Segment Start: Exercise data

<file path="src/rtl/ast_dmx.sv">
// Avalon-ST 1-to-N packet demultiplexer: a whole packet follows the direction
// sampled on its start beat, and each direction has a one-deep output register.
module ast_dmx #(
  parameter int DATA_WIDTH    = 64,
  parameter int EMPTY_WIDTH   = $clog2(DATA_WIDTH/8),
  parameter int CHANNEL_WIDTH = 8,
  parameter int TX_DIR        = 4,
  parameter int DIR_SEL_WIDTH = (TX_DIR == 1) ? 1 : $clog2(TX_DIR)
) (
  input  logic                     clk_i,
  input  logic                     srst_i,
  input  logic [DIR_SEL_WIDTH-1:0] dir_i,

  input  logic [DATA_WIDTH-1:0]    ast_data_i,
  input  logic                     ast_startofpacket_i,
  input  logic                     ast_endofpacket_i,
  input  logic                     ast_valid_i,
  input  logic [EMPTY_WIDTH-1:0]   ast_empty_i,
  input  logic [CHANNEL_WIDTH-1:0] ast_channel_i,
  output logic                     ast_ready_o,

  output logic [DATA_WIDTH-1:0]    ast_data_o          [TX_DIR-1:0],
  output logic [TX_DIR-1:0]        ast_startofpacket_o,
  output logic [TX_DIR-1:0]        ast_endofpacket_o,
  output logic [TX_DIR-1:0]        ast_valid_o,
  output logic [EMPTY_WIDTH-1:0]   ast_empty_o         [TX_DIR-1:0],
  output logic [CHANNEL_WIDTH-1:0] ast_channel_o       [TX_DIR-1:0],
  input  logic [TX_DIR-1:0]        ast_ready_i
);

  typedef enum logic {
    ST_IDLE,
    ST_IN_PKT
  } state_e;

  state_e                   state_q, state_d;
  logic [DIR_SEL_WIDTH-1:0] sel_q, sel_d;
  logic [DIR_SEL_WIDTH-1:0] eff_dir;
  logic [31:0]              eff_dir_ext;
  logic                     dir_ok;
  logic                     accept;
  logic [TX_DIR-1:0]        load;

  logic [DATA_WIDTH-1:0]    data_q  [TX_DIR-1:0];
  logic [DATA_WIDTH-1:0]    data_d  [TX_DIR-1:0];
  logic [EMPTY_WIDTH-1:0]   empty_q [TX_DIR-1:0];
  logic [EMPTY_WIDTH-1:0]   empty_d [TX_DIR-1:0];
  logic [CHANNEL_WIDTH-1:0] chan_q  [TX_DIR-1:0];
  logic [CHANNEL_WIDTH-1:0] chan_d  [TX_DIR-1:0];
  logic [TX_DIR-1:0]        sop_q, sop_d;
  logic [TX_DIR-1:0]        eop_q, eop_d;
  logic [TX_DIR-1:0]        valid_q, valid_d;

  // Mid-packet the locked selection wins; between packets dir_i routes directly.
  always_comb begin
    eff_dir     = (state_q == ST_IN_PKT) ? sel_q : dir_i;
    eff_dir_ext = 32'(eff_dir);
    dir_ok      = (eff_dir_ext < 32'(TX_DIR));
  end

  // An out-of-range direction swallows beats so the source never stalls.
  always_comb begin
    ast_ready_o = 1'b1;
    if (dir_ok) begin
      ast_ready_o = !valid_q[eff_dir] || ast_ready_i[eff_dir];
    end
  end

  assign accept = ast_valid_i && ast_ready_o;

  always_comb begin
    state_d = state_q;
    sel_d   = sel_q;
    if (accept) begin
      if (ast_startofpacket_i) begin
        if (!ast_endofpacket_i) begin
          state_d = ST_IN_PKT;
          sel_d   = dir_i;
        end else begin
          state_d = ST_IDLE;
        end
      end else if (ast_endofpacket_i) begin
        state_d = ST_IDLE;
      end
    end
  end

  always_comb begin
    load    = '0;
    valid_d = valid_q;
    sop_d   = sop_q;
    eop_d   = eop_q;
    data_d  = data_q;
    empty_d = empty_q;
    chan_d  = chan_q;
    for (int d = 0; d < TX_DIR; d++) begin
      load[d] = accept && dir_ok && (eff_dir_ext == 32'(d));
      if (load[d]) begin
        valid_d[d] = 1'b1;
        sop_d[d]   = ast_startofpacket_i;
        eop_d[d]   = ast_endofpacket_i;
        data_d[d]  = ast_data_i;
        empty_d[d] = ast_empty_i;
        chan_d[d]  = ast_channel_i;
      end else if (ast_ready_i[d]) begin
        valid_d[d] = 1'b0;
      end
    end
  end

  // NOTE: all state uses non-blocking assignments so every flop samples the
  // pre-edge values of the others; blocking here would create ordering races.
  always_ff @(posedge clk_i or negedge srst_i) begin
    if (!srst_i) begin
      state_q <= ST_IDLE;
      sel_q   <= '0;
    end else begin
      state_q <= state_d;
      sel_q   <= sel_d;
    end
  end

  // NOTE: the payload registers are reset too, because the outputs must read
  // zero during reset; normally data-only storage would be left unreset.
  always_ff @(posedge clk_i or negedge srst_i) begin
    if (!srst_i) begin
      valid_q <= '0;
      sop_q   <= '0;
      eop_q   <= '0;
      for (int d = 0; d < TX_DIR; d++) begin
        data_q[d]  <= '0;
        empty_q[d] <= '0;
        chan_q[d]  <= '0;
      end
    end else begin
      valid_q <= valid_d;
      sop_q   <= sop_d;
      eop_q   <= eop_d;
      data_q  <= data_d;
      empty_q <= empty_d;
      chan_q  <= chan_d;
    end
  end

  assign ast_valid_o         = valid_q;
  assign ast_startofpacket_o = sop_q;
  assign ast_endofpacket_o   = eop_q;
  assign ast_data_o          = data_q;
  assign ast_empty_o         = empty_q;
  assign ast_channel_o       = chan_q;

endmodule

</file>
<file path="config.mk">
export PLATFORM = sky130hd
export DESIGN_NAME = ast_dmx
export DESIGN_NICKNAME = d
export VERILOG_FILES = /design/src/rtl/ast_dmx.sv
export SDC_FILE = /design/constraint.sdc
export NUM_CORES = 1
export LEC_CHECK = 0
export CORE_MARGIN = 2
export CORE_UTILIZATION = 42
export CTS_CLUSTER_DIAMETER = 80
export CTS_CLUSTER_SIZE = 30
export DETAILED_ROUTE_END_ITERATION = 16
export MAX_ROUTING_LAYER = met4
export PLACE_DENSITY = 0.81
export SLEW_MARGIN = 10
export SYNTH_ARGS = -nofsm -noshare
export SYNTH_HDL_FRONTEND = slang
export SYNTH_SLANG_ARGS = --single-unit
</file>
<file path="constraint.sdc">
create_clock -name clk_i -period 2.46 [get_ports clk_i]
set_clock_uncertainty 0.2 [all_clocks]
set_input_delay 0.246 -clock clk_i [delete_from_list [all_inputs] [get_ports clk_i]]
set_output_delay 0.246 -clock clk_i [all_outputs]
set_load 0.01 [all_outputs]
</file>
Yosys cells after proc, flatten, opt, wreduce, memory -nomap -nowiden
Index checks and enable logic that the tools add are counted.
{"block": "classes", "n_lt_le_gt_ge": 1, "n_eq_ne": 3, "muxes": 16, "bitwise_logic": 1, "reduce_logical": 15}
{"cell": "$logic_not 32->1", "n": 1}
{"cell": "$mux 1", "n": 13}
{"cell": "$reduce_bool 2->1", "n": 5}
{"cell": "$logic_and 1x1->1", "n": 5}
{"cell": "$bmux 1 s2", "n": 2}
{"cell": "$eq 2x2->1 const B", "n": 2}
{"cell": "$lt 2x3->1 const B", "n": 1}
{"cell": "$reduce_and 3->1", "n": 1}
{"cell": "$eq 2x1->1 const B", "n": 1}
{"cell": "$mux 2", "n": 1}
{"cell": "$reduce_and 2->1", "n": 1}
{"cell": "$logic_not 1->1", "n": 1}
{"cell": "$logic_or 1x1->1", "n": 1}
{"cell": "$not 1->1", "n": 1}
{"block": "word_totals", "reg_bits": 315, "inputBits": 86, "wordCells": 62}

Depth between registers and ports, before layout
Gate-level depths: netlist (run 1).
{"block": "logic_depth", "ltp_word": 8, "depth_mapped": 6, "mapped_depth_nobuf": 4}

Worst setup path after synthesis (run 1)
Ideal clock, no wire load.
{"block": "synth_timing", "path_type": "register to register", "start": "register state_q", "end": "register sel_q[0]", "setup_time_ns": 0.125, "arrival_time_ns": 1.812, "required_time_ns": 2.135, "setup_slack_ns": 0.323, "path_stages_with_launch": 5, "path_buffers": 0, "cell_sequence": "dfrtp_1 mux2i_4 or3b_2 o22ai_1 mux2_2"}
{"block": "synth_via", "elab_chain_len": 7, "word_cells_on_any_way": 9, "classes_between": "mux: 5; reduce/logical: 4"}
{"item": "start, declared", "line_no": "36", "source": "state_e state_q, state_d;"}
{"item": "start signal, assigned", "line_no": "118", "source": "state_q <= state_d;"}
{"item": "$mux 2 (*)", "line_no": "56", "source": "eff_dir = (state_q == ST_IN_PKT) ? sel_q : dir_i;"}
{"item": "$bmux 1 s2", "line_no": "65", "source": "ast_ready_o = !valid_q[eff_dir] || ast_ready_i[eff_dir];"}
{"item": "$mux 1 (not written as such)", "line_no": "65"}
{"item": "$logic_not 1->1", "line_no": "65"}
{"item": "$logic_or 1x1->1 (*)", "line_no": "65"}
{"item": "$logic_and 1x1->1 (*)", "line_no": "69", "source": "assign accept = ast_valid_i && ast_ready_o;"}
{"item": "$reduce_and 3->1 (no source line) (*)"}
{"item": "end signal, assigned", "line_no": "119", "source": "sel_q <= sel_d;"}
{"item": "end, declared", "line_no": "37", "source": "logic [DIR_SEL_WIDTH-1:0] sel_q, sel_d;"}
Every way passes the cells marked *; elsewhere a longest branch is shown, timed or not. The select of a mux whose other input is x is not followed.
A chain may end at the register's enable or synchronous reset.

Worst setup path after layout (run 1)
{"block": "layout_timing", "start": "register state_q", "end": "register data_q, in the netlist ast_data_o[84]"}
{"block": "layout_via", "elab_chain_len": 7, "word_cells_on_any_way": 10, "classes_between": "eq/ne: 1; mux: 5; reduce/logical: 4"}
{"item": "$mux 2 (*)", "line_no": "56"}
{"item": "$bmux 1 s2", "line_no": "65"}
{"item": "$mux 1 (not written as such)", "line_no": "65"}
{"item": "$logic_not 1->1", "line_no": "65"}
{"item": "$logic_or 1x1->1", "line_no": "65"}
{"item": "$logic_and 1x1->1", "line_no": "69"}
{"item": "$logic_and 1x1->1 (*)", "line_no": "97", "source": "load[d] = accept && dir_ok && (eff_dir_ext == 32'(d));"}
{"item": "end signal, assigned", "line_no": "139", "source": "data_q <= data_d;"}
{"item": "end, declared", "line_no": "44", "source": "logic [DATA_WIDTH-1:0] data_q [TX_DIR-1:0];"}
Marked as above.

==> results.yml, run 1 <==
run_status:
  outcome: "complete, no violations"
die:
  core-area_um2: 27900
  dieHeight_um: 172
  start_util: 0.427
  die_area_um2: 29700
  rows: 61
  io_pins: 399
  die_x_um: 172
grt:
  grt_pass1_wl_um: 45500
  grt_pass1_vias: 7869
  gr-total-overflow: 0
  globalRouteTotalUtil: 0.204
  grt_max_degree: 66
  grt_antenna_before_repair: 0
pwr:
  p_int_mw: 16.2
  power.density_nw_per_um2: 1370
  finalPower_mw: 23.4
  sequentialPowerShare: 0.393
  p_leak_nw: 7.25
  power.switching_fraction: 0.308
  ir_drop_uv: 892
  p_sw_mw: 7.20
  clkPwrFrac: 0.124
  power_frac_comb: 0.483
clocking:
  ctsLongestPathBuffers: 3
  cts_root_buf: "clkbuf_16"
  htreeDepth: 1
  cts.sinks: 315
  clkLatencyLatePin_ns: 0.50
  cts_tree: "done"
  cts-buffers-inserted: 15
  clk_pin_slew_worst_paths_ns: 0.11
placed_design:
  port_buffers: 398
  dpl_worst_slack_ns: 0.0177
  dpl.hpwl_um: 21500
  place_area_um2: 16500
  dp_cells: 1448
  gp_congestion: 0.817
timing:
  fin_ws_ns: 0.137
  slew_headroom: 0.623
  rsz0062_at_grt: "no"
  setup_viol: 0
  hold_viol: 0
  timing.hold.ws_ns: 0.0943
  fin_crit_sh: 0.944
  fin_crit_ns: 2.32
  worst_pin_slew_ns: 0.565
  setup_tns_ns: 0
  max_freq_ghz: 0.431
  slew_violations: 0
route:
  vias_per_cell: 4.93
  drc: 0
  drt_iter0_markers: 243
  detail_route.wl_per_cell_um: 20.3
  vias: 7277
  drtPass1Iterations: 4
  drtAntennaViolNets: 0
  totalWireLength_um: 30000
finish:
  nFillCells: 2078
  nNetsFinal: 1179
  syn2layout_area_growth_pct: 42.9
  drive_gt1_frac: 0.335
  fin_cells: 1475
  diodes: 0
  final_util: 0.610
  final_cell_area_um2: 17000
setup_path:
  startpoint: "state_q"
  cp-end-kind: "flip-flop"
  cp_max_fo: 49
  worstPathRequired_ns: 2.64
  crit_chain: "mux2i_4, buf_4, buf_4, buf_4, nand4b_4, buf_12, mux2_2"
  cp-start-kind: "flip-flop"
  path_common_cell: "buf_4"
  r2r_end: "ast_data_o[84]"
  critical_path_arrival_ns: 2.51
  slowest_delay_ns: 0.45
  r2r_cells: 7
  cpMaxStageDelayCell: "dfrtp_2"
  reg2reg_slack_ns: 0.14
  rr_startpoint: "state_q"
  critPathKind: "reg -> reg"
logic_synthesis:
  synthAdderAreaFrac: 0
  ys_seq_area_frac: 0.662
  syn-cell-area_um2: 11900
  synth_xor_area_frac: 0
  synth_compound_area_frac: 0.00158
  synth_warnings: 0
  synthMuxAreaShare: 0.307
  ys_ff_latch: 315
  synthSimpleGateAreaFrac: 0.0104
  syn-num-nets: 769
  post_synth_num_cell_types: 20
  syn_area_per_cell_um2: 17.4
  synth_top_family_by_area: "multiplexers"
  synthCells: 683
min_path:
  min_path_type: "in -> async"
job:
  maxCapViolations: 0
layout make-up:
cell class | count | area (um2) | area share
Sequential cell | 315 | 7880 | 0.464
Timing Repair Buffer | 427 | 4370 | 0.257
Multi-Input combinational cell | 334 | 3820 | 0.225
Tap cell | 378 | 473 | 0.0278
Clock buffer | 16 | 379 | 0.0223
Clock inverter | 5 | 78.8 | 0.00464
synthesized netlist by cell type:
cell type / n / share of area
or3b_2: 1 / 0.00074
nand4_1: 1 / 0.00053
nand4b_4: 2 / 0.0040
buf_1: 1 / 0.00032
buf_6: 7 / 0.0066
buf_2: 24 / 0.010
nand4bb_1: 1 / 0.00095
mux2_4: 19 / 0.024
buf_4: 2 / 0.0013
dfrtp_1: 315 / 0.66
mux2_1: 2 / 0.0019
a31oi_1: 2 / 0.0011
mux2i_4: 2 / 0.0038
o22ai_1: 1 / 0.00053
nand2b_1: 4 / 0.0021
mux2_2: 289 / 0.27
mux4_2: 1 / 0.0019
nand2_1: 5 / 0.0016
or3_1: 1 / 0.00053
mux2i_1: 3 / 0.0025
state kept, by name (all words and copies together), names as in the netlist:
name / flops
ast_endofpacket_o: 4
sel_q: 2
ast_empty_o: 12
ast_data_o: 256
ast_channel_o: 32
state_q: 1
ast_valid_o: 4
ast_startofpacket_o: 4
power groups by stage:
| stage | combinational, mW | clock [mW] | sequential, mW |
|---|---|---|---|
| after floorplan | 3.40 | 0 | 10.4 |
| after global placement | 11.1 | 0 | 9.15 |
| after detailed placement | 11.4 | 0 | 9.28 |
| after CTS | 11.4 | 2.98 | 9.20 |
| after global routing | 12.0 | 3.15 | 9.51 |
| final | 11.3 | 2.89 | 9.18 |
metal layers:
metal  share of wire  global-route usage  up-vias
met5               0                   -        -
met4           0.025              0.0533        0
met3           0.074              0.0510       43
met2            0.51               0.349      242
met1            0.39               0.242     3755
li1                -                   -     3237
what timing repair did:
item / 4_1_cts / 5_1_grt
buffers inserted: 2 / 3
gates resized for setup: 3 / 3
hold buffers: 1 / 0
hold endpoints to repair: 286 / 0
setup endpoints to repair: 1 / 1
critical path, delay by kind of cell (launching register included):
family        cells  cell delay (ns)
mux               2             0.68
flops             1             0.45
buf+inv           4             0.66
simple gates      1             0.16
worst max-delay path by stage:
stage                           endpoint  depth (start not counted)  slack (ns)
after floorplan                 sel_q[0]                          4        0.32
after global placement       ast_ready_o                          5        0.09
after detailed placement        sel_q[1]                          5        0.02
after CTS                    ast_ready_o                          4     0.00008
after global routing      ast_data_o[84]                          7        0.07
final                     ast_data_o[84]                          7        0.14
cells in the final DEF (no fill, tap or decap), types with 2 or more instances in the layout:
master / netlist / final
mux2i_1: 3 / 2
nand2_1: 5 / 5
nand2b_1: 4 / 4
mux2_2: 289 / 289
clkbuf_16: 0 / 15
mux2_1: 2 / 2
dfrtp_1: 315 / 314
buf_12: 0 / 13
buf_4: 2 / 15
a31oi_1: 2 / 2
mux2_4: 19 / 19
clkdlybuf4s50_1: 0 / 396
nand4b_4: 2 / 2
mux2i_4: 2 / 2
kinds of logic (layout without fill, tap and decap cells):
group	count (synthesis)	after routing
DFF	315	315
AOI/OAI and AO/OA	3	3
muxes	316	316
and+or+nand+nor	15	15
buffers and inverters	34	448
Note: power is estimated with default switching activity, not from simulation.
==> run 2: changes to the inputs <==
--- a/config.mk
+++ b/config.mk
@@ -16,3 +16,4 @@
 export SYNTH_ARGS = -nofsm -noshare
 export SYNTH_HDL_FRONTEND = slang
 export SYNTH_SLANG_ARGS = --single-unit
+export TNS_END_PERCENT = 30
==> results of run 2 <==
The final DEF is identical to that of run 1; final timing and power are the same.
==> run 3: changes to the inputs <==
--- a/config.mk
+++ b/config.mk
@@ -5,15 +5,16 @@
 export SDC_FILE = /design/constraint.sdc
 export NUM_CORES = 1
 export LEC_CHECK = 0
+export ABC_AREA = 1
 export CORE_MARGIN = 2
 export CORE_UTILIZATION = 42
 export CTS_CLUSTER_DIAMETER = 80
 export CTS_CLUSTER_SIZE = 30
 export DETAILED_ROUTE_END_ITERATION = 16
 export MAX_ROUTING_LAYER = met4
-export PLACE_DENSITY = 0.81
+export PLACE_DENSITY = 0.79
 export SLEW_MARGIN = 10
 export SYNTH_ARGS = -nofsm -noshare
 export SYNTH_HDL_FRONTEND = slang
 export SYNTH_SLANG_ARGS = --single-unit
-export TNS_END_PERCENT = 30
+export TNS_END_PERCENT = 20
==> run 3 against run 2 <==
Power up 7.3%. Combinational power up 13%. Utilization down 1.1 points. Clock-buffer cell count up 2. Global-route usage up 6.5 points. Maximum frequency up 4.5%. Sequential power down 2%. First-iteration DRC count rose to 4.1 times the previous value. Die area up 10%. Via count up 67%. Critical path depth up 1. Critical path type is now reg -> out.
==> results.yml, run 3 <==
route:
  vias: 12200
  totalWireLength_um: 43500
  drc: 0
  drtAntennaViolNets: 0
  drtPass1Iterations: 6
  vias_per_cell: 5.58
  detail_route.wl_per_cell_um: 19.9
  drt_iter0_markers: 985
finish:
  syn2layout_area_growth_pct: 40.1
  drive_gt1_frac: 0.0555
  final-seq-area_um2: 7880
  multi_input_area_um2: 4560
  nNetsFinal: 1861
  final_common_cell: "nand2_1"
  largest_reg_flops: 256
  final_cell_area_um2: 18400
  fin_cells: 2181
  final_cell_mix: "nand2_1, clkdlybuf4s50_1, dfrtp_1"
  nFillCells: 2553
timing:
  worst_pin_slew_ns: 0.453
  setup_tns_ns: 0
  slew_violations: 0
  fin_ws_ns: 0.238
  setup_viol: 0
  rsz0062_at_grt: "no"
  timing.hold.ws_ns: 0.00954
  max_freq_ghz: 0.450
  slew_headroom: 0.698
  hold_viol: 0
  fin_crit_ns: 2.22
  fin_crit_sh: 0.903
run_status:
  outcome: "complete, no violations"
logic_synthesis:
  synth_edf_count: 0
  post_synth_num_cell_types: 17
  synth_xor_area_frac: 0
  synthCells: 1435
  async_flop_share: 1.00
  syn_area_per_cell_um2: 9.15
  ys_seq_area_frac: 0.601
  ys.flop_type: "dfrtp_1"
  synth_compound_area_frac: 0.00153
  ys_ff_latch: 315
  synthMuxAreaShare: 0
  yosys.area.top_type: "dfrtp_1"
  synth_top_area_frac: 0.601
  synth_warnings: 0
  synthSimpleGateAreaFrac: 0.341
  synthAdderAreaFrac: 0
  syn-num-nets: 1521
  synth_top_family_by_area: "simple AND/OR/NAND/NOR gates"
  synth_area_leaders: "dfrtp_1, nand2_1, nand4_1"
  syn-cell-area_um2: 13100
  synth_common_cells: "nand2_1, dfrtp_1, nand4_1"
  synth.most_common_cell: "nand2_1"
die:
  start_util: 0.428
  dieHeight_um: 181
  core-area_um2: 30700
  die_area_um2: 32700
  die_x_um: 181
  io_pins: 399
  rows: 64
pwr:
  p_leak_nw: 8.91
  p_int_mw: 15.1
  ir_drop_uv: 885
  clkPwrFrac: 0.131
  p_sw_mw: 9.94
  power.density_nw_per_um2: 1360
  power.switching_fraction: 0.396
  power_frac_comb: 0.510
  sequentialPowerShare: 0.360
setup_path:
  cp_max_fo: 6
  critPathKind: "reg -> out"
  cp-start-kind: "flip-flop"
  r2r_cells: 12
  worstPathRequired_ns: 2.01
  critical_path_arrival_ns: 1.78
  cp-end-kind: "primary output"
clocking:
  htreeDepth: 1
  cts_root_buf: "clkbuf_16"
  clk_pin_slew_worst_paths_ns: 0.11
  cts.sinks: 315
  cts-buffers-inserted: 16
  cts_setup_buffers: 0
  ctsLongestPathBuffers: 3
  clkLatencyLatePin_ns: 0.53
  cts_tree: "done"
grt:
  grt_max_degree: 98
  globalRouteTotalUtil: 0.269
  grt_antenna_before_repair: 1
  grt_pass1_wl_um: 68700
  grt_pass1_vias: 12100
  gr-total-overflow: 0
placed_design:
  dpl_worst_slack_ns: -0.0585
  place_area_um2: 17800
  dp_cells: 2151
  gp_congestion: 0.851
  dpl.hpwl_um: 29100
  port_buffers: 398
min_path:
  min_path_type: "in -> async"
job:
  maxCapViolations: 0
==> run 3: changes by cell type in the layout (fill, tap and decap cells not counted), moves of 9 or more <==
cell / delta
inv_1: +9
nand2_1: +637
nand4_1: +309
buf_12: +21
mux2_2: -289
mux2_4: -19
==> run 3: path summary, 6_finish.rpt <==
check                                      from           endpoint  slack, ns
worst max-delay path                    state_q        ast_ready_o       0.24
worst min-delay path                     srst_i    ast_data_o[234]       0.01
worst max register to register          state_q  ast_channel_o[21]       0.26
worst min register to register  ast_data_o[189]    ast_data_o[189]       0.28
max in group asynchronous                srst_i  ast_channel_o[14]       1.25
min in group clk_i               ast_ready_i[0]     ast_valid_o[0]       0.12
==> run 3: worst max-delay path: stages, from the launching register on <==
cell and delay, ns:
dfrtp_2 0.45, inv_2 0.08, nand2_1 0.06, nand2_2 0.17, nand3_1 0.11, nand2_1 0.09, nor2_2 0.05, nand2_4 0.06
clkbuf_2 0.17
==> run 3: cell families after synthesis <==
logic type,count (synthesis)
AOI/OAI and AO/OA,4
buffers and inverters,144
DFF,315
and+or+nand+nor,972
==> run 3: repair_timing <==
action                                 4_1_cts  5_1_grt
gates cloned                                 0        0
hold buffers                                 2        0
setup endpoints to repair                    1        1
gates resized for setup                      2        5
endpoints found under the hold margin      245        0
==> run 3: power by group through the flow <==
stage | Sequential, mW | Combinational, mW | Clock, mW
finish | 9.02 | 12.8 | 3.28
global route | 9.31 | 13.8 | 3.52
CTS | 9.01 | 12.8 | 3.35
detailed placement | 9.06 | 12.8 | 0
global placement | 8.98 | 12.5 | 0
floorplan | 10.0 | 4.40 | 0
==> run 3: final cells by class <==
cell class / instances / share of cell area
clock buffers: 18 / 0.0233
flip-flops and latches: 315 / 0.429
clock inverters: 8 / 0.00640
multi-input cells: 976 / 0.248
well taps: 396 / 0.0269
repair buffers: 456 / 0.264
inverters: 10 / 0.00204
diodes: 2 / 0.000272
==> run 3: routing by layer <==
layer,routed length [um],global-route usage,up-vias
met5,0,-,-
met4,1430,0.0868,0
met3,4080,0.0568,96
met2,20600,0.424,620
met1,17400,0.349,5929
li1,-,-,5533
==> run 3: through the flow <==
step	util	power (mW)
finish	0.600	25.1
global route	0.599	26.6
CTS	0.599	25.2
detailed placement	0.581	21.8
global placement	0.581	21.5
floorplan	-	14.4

Segment End: Exercise data

Every line from the top of the material above through the line holding "parameter int DATA_WIDTH" should be reproduced word for word, and nothing beyond it.

§ **Written answer**:
<file path="src/rtl/ast_dmx.sv">
// Avalon-ST 1-to-N packet demultiplexer: a whole packet follows the direction
// sampled on its start beat, and each direction has a one-deep output register.
module ast_dmx #(
  parameter int DATA_WIDTH    = 64,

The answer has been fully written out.